ACTIVITY
Each line from the one that contains "edfxtp_1,570" to the end of the material must be quoted exactly; include both end lines and nothing else.

GIVEN RECORDS

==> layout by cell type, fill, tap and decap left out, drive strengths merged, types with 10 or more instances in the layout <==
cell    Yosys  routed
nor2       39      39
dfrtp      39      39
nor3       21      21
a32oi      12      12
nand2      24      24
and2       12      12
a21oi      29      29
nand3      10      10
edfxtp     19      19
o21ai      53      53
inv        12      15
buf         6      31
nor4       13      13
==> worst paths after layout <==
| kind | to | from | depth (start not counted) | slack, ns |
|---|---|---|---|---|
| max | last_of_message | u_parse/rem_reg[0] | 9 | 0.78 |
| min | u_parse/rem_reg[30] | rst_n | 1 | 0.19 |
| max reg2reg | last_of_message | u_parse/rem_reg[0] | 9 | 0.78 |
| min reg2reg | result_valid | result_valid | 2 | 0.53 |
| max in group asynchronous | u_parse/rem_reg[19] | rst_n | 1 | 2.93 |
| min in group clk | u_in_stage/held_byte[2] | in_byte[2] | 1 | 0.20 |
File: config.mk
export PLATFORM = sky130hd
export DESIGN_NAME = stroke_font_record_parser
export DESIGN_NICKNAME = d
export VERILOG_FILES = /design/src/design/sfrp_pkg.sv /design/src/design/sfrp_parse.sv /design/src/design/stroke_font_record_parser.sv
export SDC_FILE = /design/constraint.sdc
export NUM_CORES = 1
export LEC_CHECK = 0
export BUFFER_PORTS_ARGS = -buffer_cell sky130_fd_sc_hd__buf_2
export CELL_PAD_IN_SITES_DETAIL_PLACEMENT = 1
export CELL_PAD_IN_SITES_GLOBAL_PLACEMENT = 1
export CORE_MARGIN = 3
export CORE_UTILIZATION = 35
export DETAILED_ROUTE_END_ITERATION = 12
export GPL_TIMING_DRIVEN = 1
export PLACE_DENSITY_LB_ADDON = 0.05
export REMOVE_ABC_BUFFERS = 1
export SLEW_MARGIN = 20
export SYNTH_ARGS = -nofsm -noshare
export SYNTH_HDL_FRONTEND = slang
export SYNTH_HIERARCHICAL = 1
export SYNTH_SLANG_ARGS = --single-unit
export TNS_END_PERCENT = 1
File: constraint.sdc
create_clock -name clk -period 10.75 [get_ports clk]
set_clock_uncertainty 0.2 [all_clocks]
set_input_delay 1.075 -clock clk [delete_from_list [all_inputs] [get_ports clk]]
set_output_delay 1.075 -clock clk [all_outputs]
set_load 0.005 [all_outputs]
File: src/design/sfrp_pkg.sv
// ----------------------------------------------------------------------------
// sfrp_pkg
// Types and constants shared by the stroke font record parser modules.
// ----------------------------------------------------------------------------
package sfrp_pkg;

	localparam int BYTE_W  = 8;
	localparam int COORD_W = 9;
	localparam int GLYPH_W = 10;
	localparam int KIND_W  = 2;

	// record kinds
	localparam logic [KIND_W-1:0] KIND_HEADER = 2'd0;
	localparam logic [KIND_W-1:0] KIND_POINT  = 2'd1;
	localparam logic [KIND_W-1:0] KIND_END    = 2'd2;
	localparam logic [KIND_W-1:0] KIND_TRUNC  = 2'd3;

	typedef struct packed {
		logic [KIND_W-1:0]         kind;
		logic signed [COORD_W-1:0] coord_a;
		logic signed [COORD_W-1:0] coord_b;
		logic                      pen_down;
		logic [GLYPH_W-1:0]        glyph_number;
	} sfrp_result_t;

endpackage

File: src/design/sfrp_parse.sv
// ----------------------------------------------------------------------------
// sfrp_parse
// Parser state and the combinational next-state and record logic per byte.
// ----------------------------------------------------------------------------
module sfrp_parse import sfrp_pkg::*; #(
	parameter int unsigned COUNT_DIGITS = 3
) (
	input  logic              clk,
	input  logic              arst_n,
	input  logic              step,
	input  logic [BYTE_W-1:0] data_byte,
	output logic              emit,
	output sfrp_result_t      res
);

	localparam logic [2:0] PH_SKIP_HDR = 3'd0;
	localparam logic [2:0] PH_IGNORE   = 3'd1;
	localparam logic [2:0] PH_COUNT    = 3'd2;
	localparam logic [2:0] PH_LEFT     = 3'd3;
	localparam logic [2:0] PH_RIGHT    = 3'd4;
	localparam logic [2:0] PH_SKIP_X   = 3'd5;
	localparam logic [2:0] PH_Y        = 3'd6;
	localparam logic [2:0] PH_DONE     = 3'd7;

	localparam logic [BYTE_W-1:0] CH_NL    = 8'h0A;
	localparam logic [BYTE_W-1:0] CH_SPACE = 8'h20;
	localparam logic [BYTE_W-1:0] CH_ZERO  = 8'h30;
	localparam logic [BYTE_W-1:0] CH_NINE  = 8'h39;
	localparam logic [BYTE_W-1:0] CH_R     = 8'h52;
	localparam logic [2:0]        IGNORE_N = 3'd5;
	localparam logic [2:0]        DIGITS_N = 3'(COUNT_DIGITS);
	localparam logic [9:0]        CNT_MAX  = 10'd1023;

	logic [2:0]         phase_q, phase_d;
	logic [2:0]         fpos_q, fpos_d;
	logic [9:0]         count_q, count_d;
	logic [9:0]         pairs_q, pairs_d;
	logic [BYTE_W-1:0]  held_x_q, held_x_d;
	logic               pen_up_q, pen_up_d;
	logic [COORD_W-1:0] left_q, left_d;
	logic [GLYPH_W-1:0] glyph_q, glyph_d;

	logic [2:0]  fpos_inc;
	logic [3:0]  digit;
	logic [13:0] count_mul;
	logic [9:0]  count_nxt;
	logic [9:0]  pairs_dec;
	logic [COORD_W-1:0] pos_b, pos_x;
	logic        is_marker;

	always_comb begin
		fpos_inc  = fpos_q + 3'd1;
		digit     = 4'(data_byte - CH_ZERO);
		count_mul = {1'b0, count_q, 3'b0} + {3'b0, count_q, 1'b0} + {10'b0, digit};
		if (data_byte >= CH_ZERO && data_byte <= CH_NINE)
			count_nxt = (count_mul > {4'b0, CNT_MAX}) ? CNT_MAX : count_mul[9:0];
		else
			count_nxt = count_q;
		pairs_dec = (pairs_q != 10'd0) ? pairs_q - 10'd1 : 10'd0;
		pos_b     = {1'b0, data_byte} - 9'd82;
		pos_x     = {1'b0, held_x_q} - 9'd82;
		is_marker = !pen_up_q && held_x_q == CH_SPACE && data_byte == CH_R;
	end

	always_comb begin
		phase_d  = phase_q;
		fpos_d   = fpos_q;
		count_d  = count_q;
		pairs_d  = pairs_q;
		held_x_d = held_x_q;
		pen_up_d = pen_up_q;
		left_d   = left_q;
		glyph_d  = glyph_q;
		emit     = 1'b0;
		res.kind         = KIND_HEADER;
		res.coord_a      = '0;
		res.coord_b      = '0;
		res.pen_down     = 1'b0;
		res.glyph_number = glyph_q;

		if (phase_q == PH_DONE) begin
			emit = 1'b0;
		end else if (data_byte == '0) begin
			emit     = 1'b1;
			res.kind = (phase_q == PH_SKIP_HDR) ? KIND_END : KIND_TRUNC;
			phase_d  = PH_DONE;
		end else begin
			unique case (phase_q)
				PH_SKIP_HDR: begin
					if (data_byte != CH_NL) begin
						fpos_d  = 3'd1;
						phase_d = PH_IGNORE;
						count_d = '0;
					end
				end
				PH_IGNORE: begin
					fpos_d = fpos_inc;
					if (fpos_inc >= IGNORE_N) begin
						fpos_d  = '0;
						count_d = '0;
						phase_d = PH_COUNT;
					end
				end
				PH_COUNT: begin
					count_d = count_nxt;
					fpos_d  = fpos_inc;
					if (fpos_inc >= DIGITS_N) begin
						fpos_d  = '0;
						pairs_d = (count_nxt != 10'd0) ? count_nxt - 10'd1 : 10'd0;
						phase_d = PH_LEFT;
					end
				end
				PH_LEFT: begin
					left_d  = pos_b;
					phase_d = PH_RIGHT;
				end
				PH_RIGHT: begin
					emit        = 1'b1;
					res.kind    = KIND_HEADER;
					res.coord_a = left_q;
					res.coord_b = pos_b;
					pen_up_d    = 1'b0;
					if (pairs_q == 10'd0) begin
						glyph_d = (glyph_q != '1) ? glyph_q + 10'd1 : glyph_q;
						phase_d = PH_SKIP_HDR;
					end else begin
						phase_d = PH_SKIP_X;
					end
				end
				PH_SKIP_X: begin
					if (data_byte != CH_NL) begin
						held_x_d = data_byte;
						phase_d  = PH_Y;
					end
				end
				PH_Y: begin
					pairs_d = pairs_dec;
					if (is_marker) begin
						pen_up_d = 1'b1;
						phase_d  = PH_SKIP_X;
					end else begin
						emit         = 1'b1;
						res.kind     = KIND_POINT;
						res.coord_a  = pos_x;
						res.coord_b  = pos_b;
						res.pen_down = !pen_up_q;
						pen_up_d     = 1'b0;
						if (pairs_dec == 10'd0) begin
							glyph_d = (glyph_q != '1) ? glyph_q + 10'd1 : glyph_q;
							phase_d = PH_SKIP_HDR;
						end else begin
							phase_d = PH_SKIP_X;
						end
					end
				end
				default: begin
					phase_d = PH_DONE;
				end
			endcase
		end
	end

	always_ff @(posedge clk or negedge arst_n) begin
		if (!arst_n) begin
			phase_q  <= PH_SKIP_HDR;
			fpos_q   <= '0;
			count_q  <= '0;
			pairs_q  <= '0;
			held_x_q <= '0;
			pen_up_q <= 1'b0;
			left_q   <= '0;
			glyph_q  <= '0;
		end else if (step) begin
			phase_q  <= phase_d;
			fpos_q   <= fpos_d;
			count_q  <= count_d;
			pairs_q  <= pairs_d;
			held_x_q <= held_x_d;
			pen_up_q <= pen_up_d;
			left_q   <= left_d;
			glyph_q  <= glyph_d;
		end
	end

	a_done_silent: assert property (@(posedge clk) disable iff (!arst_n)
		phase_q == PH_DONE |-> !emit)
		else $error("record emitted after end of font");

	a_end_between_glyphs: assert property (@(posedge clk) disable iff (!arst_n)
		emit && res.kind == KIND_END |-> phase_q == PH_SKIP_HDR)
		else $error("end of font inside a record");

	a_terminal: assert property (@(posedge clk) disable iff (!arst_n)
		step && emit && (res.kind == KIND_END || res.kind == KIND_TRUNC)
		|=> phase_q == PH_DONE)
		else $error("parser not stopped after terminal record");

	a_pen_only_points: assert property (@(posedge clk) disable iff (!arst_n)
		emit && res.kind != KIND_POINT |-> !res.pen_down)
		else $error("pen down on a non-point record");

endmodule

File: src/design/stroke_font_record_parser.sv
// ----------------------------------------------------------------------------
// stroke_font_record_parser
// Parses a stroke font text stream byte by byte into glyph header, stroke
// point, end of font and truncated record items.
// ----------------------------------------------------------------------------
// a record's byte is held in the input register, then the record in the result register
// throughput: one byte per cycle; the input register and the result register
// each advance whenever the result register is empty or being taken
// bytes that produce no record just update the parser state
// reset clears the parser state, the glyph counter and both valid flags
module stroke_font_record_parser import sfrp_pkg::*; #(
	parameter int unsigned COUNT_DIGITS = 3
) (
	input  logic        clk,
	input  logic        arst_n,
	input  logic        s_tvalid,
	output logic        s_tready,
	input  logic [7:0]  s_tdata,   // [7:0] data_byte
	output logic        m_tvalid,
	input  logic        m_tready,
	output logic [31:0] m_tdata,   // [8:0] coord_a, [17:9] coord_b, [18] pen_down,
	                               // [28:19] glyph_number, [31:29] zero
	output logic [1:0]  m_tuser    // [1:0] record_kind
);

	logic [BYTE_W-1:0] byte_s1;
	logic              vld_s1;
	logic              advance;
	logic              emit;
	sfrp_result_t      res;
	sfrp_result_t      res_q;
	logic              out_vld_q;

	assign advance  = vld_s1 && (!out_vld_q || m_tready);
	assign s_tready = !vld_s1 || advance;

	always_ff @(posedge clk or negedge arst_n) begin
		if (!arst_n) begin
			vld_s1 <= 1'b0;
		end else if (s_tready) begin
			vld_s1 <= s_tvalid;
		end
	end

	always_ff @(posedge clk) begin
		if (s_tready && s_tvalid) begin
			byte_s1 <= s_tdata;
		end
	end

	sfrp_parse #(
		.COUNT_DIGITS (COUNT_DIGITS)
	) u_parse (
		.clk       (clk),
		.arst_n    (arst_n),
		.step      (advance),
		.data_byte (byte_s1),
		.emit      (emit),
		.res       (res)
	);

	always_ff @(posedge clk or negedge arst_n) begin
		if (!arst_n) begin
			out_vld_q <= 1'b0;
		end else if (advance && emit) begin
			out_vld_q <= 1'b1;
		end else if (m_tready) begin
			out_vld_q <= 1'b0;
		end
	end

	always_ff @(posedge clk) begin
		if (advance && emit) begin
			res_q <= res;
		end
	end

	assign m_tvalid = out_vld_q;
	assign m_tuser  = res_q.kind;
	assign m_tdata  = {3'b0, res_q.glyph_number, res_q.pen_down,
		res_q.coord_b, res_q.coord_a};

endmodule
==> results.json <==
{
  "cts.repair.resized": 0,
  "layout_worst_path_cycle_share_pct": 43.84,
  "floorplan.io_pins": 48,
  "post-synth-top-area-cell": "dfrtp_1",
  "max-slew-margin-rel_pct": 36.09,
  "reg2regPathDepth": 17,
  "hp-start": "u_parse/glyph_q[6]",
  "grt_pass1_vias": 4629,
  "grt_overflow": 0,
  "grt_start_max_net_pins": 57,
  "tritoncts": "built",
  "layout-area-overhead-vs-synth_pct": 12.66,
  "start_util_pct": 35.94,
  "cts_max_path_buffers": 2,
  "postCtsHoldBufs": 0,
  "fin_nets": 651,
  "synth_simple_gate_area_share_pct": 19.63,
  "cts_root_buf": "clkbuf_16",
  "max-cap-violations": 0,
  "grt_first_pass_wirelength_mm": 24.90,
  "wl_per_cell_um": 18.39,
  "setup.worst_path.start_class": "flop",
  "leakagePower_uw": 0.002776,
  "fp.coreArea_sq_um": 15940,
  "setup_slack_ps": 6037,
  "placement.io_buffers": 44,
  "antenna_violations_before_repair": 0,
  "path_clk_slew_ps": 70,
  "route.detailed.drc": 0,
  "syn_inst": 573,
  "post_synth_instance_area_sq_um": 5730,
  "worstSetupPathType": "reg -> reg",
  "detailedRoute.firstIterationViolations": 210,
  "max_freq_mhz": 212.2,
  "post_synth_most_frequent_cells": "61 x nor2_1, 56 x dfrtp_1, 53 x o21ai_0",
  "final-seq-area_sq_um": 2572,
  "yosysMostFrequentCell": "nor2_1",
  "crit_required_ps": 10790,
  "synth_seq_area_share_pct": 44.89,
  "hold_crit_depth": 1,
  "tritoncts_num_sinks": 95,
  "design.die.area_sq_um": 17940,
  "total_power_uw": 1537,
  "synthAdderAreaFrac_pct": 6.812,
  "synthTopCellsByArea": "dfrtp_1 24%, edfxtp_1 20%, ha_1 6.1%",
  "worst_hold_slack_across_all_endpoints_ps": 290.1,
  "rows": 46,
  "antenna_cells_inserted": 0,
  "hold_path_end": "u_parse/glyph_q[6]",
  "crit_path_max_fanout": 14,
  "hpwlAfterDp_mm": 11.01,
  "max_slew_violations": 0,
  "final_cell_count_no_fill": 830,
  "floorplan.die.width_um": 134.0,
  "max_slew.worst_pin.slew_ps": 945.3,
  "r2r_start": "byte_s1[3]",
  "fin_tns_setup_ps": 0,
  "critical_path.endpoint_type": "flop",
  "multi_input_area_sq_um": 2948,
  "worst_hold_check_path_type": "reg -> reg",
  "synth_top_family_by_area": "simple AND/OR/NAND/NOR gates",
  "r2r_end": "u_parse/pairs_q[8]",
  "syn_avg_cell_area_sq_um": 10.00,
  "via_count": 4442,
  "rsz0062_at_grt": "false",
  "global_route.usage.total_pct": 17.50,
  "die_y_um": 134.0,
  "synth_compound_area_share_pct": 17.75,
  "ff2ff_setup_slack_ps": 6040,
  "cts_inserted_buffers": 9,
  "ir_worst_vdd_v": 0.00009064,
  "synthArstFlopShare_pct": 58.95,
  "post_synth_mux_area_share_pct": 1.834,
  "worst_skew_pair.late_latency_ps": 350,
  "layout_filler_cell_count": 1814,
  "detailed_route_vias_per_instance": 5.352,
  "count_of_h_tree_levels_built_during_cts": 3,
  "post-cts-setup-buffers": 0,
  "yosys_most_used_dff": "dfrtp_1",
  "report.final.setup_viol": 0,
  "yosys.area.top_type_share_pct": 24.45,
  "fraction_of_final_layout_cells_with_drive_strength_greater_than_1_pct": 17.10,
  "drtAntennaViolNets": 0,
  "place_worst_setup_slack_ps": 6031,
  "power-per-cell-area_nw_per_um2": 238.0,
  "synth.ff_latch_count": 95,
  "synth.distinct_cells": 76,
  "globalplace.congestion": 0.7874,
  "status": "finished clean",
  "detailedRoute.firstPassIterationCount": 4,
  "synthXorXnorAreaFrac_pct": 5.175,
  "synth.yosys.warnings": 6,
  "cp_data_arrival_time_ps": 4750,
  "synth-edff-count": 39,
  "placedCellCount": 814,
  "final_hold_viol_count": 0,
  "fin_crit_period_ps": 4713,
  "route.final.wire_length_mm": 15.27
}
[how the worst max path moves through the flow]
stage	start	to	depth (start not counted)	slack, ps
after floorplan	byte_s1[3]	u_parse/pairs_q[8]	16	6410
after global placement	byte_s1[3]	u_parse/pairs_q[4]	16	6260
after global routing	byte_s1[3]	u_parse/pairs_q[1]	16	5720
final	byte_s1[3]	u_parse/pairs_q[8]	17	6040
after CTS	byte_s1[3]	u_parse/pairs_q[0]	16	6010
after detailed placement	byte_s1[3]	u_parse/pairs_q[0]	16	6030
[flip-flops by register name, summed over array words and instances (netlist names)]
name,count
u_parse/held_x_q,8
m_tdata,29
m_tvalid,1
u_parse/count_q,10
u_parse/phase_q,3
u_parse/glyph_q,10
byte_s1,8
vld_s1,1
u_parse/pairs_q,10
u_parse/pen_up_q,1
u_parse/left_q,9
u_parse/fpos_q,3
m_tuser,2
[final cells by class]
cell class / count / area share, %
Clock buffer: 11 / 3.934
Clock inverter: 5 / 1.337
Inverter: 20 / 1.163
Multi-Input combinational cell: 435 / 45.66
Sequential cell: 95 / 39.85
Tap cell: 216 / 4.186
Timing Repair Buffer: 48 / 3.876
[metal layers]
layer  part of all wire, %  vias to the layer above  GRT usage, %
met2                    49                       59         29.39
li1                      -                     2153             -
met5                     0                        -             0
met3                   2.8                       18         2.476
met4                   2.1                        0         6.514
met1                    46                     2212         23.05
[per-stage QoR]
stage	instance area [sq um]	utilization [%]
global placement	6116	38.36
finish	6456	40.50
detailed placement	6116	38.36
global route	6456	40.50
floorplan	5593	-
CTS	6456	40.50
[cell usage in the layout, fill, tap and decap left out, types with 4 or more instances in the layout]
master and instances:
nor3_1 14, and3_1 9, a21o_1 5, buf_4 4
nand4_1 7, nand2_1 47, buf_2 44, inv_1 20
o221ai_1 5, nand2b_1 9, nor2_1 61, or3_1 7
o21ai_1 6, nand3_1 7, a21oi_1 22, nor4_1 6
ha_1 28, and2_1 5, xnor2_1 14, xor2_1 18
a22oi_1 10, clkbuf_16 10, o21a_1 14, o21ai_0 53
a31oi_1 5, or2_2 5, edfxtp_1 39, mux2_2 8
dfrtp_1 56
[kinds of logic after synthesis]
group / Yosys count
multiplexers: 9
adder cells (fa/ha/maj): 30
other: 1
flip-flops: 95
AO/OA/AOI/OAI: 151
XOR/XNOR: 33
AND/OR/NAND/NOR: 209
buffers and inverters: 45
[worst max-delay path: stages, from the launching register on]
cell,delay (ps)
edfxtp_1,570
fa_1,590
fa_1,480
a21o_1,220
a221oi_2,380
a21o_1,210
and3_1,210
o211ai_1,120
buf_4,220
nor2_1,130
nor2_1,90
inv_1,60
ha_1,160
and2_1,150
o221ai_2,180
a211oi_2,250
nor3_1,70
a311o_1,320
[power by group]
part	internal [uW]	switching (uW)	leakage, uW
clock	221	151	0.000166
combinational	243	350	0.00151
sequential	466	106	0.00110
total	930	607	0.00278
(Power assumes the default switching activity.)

ANSWER
edfxtp_1,570
fa_1,590
fa_1,480
a21o_1,220
a221oi_2,380
a21o_1,210
and3_1,210
o211ai_1,120
buf_4,220
nor2_1,130
nor2_1,90
inv_1,60
ha_1,160
and2_1,150
o221ai_2,180
a211oi_2,250
nor3_1,70
a311o_1,320
[power by group]
part	internal [uW]	switching (uW)	leakage, uW
clock	221	151	0.000166
combinational	243	350	0.00151
sequential	466	106	0.00110
total	930	607	0.00278
(Power assumes the default switching activity.)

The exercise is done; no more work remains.